GIFLE (s. f.)
1. Anciennement, joue.
• Les vents Eure, Note et Zéphire, S'ébouffent, mais non pas de rire, Oui bien à force de souffler, Ce qui fait leurs gifles enfler (SCARRON Virg. II)
• Ses joues [d'un gardien de la Bastille] plissées comme des bourses à jetons, ressemblent aux gifles d'un singe (Mémoires d'un prisonnier de la Bastille réfugié en Hollande, fin du XVIIe siècle, dans le National, 15 déc. 1850)
2. Aujourd'hui, populairement, coup avec la main, tape sur la joue. Donner, recevoir une gifle.
ÉTYMOLOGIE
Bourguign. giffle, joue ; génev. gifflard, jouflu ; wallon, chife, joue ; Hainaut, guife, visage ; nam. gife, gifle. Grandgagnage propose comme étymologie l'allemand Kiefer, mâchoire.
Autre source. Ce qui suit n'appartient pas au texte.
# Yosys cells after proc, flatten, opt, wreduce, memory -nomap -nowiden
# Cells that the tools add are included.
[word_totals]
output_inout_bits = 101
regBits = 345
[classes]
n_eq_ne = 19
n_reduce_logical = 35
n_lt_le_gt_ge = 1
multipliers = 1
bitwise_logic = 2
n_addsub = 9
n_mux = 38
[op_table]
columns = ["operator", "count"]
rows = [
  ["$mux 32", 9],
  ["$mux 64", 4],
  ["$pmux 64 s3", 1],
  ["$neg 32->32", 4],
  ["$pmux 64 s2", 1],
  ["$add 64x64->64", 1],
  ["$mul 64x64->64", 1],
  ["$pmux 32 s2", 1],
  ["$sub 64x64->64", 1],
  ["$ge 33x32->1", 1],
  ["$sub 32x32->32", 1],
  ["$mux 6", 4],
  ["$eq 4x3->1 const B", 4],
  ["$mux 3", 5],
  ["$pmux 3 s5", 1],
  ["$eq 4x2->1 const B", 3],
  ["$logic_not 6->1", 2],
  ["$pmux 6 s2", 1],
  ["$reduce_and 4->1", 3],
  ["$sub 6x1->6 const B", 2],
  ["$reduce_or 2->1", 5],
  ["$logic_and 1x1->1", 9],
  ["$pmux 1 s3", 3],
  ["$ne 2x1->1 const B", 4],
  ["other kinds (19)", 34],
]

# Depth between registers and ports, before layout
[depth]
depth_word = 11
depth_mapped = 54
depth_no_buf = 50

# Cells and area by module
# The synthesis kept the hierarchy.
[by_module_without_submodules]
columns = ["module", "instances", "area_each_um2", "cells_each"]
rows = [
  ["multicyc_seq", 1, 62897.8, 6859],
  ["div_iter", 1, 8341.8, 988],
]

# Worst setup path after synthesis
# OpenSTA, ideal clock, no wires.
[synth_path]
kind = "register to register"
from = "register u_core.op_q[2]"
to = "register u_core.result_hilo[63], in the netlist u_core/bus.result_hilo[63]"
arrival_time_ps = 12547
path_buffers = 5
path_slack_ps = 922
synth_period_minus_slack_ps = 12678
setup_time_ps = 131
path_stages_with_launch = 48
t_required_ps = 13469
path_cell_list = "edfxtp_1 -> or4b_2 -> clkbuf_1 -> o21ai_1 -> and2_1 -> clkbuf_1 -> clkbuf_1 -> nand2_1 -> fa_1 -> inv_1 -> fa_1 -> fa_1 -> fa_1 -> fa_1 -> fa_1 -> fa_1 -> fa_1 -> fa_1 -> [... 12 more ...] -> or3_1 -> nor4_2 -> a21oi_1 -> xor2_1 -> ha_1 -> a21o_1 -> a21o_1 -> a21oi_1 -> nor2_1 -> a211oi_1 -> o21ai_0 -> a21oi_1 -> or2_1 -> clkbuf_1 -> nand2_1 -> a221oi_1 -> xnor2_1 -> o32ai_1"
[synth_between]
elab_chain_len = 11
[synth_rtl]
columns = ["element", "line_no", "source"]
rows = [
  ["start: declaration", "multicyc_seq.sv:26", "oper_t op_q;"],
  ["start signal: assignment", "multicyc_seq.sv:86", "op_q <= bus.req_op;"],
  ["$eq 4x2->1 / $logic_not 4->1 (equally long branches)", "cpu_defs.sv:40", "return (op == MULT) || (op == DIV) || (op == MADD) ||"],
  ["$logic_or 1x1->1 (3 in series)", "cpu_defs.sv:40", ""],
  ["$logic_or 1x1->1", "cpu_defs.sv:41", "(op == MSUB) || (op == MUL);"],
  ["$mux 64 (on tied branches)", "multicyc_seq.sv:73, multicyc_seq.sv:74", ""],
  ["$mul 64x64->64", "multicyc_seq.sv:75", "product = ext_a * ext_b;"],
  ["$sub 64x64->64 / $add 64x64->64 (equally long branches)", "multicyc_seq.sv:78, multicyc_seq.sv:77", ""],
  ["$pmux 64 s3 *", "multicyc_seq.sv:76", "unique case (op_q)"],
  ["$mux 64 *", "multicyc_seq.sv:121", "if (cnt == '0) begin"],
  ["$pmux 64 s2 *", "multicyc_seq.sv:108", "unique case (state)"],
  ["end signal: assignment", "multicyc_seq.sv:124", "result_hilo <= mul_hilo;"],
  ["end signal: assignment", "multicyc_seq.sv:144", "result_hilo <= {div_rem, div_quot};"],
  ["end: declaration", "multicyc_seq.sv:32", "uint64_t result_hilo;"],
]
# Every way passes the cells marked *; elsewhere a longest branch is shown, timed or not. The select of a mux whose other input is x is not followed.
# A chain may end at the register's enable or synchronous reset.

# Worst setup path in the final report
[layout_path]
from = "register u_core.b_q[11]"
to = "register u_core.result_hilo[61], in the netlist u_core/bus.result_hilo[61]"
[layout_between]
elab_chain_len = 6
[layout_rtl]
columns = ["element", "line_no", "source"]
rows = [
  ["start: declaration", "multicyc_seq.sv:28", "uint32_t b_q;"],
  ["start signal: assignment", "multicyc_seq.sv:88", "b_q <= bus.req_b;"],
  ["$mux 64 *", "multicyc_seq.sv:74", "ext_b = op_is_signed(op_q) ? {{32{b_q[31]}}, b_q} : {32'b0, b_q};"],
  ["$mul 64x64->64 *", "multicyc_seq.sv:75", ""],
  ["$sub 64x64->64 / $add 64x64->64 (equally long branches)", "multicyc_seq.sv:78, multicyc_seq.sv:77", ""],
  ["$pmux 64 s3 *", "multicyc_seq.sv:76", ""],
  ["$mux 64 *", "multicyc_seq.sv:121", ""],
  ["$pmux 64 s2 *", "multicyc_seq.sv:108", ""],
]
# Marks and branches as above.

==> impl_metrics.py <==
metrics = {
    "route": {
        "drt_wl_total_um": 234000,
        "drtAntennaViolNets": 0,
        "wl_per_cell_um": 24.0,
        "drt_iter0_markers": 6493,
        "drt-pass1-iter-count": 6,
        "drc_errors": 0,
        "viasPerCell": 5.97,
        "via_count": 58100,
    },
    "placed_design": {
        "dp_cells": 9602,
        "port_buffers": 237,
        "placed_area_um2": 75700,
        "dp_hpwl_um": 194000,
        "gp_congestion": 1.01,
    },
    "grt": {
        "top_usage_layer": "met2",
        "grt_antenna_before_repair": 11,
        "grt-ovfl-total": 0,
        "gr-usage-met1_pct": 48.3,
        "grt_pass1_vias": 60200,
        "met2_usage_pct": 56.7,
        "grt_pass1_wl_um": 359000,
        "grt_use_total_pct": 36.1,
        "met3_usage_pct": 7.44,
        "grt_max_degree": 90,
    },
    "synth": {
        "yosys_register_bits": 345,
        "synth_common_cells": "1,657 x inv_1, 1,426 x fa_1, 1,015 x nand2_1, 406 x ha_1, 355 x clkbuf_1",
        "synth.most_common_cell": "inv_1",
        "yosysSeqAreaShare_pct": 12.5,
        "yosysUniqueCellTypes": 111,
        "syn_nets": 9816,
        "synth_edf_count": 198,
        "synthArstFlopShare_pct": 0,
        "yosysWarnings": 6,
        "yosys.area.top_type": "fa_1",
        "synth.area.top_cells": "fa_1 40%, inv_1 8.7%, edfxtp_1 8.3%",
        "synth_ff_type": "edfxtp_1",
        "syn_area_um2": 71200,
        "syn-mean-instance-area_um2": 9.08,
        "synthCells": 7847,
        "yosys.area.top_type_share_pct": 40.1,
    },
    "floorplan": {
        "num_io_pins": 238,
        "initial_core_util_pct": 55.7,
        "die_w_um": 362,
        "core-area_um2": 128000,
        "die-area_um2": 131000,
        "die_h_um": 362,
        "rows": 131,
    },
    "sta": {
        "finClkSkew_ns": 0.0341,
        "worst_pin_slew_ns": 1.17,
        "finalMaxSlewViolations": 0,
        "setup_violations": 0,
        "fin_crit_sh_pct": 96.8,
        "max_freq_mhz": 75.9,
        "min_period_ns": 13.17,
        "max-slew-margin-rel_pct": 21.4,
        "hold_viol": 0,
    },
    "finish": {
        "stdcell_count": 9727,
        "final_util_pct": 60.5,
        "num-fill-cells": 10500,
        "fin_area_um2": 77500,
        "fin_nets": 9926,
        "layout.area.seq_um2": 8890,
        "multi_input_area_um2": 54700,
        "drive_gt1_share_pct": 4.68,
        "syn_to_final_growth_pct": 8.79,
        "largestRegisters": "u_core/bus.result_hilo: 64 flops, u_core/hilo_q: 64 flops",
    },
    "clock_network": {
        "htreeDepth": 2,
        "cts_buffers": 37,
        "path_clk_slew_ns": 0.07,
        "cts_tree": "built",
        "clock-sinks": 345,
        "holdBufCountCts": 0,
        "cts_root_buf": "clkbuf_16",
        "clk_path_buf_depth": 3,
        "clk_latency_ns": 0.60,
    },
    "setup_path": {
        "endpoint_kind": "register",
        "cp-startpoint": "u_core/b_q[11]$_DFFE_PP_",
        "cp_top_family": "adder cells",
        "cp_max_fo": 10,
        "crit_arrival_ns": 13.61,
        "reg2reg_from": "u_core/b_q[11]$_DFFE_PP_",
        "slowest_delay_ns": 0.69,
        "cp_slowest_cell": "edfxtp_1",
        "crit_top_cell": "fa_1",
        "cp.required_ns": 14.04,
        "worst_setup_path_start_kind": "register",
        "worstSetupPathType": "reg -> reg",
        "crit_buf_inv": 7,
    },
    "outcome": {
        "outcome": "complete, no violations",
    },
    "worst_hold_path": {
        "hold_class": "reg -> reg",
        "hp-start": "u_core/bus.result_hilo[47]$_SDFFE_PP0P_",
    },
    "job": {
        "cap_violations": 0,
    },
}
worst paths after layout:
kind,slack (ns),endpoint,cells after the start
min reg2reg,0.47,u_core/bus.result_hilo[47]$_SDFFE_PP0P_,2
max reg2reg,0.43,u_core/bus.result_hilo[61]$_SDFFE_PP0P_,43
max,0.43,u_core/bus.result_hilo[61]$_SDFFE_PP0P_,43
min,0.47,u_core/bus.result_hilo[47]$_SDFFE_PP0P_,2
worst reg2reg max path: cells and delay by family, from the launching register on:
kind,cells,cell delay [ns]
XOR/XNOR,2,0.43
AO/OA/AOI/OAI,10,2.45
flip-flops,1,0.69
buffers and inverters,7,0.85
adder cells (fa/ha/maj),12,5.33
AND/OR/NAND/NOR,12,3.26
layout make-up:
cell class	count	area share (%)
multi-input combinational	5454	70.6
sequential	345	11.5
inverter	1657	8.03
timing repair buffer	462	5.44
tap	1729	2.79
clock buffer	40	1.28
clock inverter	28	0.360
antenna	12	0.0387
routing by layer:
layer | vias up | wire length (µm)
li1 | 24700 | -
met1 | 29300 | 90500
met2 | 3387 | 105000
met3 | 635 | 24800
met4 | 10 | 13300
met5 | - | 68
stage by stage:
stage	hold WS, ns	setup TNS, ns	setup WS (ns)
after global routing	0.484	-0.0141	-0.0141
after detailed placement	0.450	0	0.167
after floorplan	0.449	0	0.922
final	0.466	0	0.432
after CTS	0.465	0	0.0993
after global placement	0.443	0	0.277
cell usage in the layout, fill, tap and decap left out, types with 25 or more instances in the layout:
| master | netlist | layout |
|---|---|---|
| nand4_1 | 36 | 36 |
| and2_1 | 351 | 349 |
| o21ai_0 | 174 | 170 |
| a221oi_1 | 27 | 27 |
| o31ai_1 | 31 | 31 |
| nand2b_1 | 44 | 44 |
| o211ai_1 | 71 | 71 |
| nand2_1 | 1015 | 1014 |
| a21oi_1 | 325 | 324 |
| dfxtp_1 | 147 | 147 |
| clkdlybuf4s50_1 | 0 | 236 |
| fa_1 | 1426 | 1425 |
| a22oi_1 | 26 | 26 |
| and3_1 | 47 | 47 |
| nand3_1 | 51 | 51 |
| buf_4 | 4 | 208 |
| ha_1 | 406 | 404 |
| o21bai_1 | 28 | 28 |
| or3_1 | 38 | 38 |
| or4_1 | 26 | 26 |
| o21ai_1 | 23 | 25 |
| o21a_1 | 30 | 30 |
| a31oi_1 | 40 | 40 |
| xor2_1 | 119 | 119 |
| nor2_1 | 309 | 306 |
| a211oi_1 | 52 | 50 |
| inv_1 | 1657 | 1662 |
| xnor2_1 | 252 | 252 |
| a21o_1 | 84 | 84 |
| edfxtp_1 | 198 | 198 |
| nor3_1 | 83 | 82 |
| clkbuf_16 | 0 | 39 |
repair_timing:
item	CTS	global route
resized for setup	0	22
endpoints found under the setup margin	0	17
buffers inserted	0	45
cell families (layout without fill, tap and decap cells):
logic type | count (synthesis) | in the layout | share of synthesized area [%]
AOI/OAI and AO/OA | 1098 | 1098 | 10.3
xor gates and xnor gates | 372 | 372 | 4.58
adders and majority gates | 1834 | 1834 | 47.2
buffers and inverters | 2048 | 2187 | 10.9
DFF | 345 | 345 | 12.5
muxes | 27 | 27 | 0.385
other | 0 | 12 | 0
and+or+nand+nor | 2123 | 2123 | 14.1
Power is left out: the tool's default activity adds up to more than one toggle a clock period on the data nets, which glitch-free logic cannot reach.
`src/rtl/coeff_rate_if.sv`:
```
// Coefficient, cost-table, lookup and per-group rate signals of the coefficient rate sequencer.
interface coeff_rate_if #(
    parameter int ACC_W = 40
);
    logic              coef_valid;
    logic              coef_ready;
    logic [15:0]       coef_abs;
    logic              coef_last;
    logic              cost_rd_en;
    logic [3:0]        cost_rd_idx;
    logic [15:0]       cost_g1;
    logic [15:0]       cost_abs;
    logic              lk_start;
    logic [1:0]        lk_level_case;
    logic [7:0]        lk_c1Idx;
    logic [7:0]        lk_c2Idx;
    logic [15:0]       lk_greater_one_cost;
    logic [15:0]       lk_level_abs_cost;
    logic [31:0]       lk_context_bits;
    logic              lk_done;
    logic              rate_valid;
    logic [ACC_W-1:0]  rate_bits;
    logic [7:0]        rate_count;
    logic              err_timeout;

    modport slave (
        input  coef_valid, coef_abs, coef_last, cost_g1, cost_abs, lk_context_bits, lk_done,
        output coef_ready, cost_rd_en, cost_rd_idx, lk_start, lk_level_case, lk_c1Idx, lk_c2Idx,
               lk_greater_one_cost, lk_level_abs_cost, rate_valid, rate_bits, rate_count, err_timeout
    );

    modport master (
        output coef_valid, coef_abs, coef_last, cost_g1, cost_abs, lk_context_bits, lk_done,
        input  coef_ready, cost_rd_en, cost_rd_idx, lk_start, lk_level_case, lk_c1Idx, lk_c2Idx,
               lk_greater_one_cost, lk_level_abs_cost, rate_valid, rate_bits, rate_count, err_timeout
    );
endinterface

```
`src/rtl/coeff_rate_sequencer.sv`:
```
// Per-group coefficient rate accumulation: cost-table read, context-bit lookup, saturating sum.
// Define RATE_SEQ_TIMEOUT_EN to add a lookup watchdog that forces a zero step and sets err_timeout.
//
// state       | meaning
// S_IDLE      | ready for the next coefficient
// S_FETCH     | cost-table read request
// S_WAIT_COST | cost data returns, captured
// S_ISSUE     | lookup start pulse
// S_WAIT_DONE | waiting for lookup result
// S_ACC       | accumulate step, update counters, close group on last
module coeff_rate_sequencer #(
    parameter int ACC_W       = 40,
    parameter int TIMEOUT_CYC = 16
) (
    input logic         clk,
    input logic         rst_n,
    coeff_rate_if.slave bus
);
    typedef enum logic [2:0] {
        S_IDLE, S_FETCH, S_WAIT_COST, S_ISSUE, S_WAIT_DONE, S_ACC
    } state_t;

    state_t            state_q, state_d;
    logic              run_q;
    logic [1:0]        lvl_q;
    logic              last_q;
    logic [3:0]        c1_q;
    logic              c2_q;
    logic [15:0]       g1_q, abs_q;
    logic [31:0]       step_q;
    logic [ACC_W-1:0]  acc_q;
    logic [7:0]        cnt_q;
    logic              rate_valid_q;
    logic [ACC_W-1:0]  rate_bits_q;
    logic [7:0]        rate_count_q;

    logic              xfer;
    logic              tmo_hit;
    logic [1:0]        lvl_in;
    logic [ACC_W:0]    acc_sum;
    logic [ACC_W-1:0]  acc_nxt;
    logic [7:0]        cnt_nxt;
    logic [2:0]        c1_sat;

    assign xfer    = bus.coef_valid && (state_q == S_IDLE) && run_q;
    assign acc_sum = {1'b0, acc_q} + (ACC_W+1)'(step_q);
    assign acc_nxt = acc_sum[ACC_W] ? '1 : acc_sum[ACC_W-1:0];
    assign cnt_nxt = (cnt_q == 8'hFF) ? cnt_q : cnt_q + 8'd1;
    assign c1_sat  = (c1_q >= 4'd8) ? 3'd7 : c1_q[2:0];

    always_comb begin
        lvl_in = 2'd3;
        if (bus.coef_abs == 16'd0)      lvl_in = 2'd0;
        else if (bus.coef_abs == 16'd1) lvl_in = 2'd1;
        else if (bus.coef_abs == 16'd2) lvl_in = 2'd2;
    end

`ifdef RATE_SEQ_TIMEOUT_EN
    localparam int TMO_W = $clog2(TIMEOUT_CYC + 1);
    logic [TMO_W-1:0] tmo_q;
    logic             err_q;

    // Down-counter loaded on ISSUE; terminal count in WAIT_DONE abandons the lookup.
    always_ff @(posedge clk or negedge rst_n) begin
        if (!rst_n) begin
            tmo_q <= '0;
            err_q <= 1'b0;
        end else begin
            if (state_q == S_ISSUE)
                tmo_q <= TMO_W'(TIMEOUT_CYC - 1);
            else if (state_q == S_WAIT_DONE && tmo_q != '0)
                tmo_q <= tmo_q - 1'b1;
            if (tmo_hit)
                err_q <= 1'b1;
        end
    end

    assign tmo_hit         = (state_q == S_WAIT_DONE) && !bus.lk_done && (tmo_q == '0);
    assign bus.err_timeout = err_q;
`else
    assign tmo_hit         = 1'b0;
    assign bus.err_timeout = 1'b0;
`endif

    always_ff @(posedge clk or negedge rst_n) begin
        if (!rst_n) state_q <= S_IDLE;
        else        state_q <= state_d;
    end

    always_comb begin
        state_d = state_q;
        case (state_q)
            S_IDLE:      if (xfer) state_d = (lvl_in == 2'd0) ? S_ACC : S_FETCH;
            S_FETCH:     state_d = S_WAIT_COST;
            S_WAIT_COST: state_d = S_ISSUE;
            S_ISSUE:     state_d = S_WAIT_DONE;
            S_WAIT_DONE: if (bus.lk_done || tmo_hit) state_d = S_ACC;
            S_ACC:       state_d = S_IDLE;
            default:     state_d = S_IDLE;
        endcase
    end

    always_comb begin
        bus.coef_ready          = (state_q == S_IDLE) && run_q;
        bus.cost_rd_en          = (state_q == S_FETCH);
        bus.cost_rd_idx         = (state_q == S_FETCH) ? {c2_q, c1_sat} : 4'd0;
        bus.lk_start            = (state_q == S_ISSUE);
        bus.lk_level_case       = lvl_q;
        bus.lk_c1Idx            = {4'd0, c1_q};
        bus.lk_c2Idx            = {7'd0, c2_q};
        bus.lk_greater_one_cost = g1_q;
        bus.lk_level_abs_cost   = abs_q;
        bus.rate_valid          = rate_valid_q;
        bus.rate_bits           = rate_bits_q;
        bus.rate_count          = rate_count_q;
    end

    always_ff @(posedge clk or negedge rst_n) begin
        if (!rst_n) begin
            run_q        <= 1'b0;
            lvl_q        <= 2'd0;
            last_q       <= 1'b0;
            c1_q         <= 4'd0;
            c2_q         <= 1'b0;
            g1_q         <= 16'd0;
            abs_q        <= 16'd0;
            step_q       <= 32'd0;
            acc_q        <= '0;
            cnt_q        <= 8'd0;
            rate_valid_q <= 1'b0;
            rate_bits_q  <= '0;
            rate_count_q <= 8'd0;
        end else begin
            run_q        <= 1'b1;
            rate_valid_q <= 1'b0;
            case (state_q)
                S_IDLE: if (xfer) begin
                    lvl_q  <= lvl_in;
                    last_q <= bus.coef_last;
                    if (lvl_in == 2'd0) step_q <= 32'd0;
                end
                S_WAIT_COST: begin
                    g1_q  <= bus.cost_g1;
                    abs_q <= bus.cost_abs;
                end
                S_WAIT_DONE: begin
                    if (bus.lk_done)  step_q <= bus.lk_context_bits;
                    else if (tmo_hit) step_q <= 32'd0;
                end
                S_ACC: begin
                    if (last_q) begin
                        rate_valid_q <= 1'b1;
                        rate_bits_q  <= acc_nxt;
                        rate_count_q <= cnt_nxt;
                        acc_q        <= '0;
                        cnt_q        <= 8'd0;
                        c1_q         <= 4'd0;
                        c2_q         <= 1'b0;
                    end else begin
                        acc_q <= acc_nxt;
                        cnt_q <= cnt_nxt;
                        // Counter updates use this coefficient's pre-update c1Idx.
                        if (lvl_q >= 2'd1 && c1_q != 4'd8) c1_q <= c1_q + 4'd1;
                        if (lvl_q >= 2'd2 && c1_q < 4'd8)  c2_q <= 1'b1;
                    end
                end
                default: ;
            endcase
        end
    end
endmodule
```
`src/flat_wrapper.sv`:
```
// flat-port wrapper written by rule: the top's interface ports become plain ports
module coeff_rate_sequencer_flat 
#(
    parameter int ACC_W       = 40,
    parameter int TIMEOUT_CYC = 16
)
  (clk, rst_n, bus_coef_valid, bus_coef_abs, bus_coef_last, bus_cost_g1, bus_cost_abs, bus_lk_context_bits, bus_lk_done, bus_coef_ready, bus_cost_rd_en, bus_cost_rd_idx, bus_lk_start, bus_lk_level_case, bus_lk_c1Idx, bus_lk_c2Idx, bus_lk_greater_one_cost, bus_lk_level_abs_cost, bus_rate_valid, bus_rate_bits, bus_rate_count, bus_err_timeout);
  coeff_rate_if #(.ACC_W(ACC_W)) bus_i ();
  input logic clk;
  input logic rst_n;
  input wire logic [$bits(bus_i.coef_valid)-1:0] bus_coef_valid;
  input wire logic [$bits(bus_i.coef_abs)-1:0] bus_coef_abs;
  input wire logic [$bits(bus_i.coef_last)-1:0] bus_coef_last;
  input wire logic [$bits(bus_i.cost_g1)-1:0] bus_cost_g1;
  input wire logic [$bits(bus_i.cost_abs)-1:0] bus_cost_abs;
  input wire logic [$bits(bus_i.lk_context_bits)-1:0] bus_lk_context_bits;
  input wire logic [$bits(bus_i.lk_done)-1:0] bus_lk_done;
  output wire logic [$bits(bus_i.coef_ready)-1:0] bus_coef_ready;
  output wire logic [$bits(bus_i.cost_rd_en)-1:0] bus_cost_rd_en;
  output wire logic [$bits(bus_i.cost_rd_idx)-1:0] bus_cost_rd_idx;
  output wire logic [$bits(bus_i.lk_start)-1:0] bus_lk_start;
  output wire logic [$bits(bus_i.lk_level_case)-1:0] bus_lk_level_case;
  output wire logic [$bits(bus_i.lk_c1Idx)-1:0] bus_lk_c1Idx;
  output wire logic [$bits(bus_i.lk_c2Idx)-1:0] bus_lk_c2Idx;
  output wire logic [$bits(bus_i.lk_greater_one_cost)-1:0] bus_lk_greater_one_cost;
  output wire logic [$bits(bus_i.lk_level_abs_cost)-1:0] bus_lk_level_abs_cost;
  output wire logic [$bits(bus_i.rate_valid)-1:0] bus_rate_valid;
  output wire logic [$bits(bus_i.rate_bits)-1:0] bus_rate_bits;
  output wire logic [$bits(bus_i.rate_count)-1:0] bus_rate_count;
  output wire logic [$bits(bus_i.err_timeout)-1:0] bus_err_timeout;
  assign bus_i.coef_valid = bus_coef_valid;
  assign bus_i.coef_abs = bus_coef_abs;
  assign bus_i.coef_last = bus_coef_last;
  assign bus_i.cost_g1 = bus_cost_g1;
  assign bus_i.cost_abs = bus_cost_abs;
  assign bus_i.lk_context_bits = bus_lk_context_bits;
  assign bus_i.lk_done = bus_lk_done;
  assign bus_coef_ready = bus_i.coef_ready;
  assign bus_cost_rd_en = bus_i.cost_rd_en;
  assign bus_cost_rd_idx = bus_i.cost_rd_idx;
  assign bus_lk_start = bus_i.lk_start;
  assign bus_lk_level_case = bus_i.lk_level_case;
  assign bus_lk_c1Idx = bus_i.lk_c1Idx;
  assign bus_lk_c2Idx = bus_i.lk_c2Idx;
  assign bus_lk_greater_one_cost = bus_i.lk_greater_one_cost;
  assign bus_lk_level_abs_cost = bus_i.lk_level_abs_cost;
  assign bus_rate_valid = bus_i.rate_valid;
  assign bus_rate_bits = bus_i.rate_bits;
  assign bus_rate_count = bus_i.rate_count;
  assign bus_err_timeout = bus_i.err_timeout;
  coeff_rate_sequencer #(.ACC_W(ACC_W), .TIMEOUT_CYC(TIMEOUT_CYC)) u_core (.clk(clk), .rst_n(rst_n), .bus(bus_i));
endmodule
```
SUPPLÉMENT AU DICTIONNAIRE
GIFLE. Ajoutez : - HIST. XIIIe s.— Craissins qui dort sur les roisoles, Qui borse a dure et giffes [joues] moles (GAUTIER DE COINSY Sainte Léocadie, V. 1093)
ÉTYMOLOGIE
Ajoutez : M. Bugge, Romania, n° 10, p. 150, fortifie la dérivation par Kiefer, mâchoire, proposée par M. Grandgagnage ; des formes avec l se trouvant aussi en allemand : kiefel, kifel, kiffel, joue, mâchoire. Les formes des patois français sans l dans la désinence tiennent à la forme haut-allem. mod. kiefe, mâchoire, bas-allem. kiffe.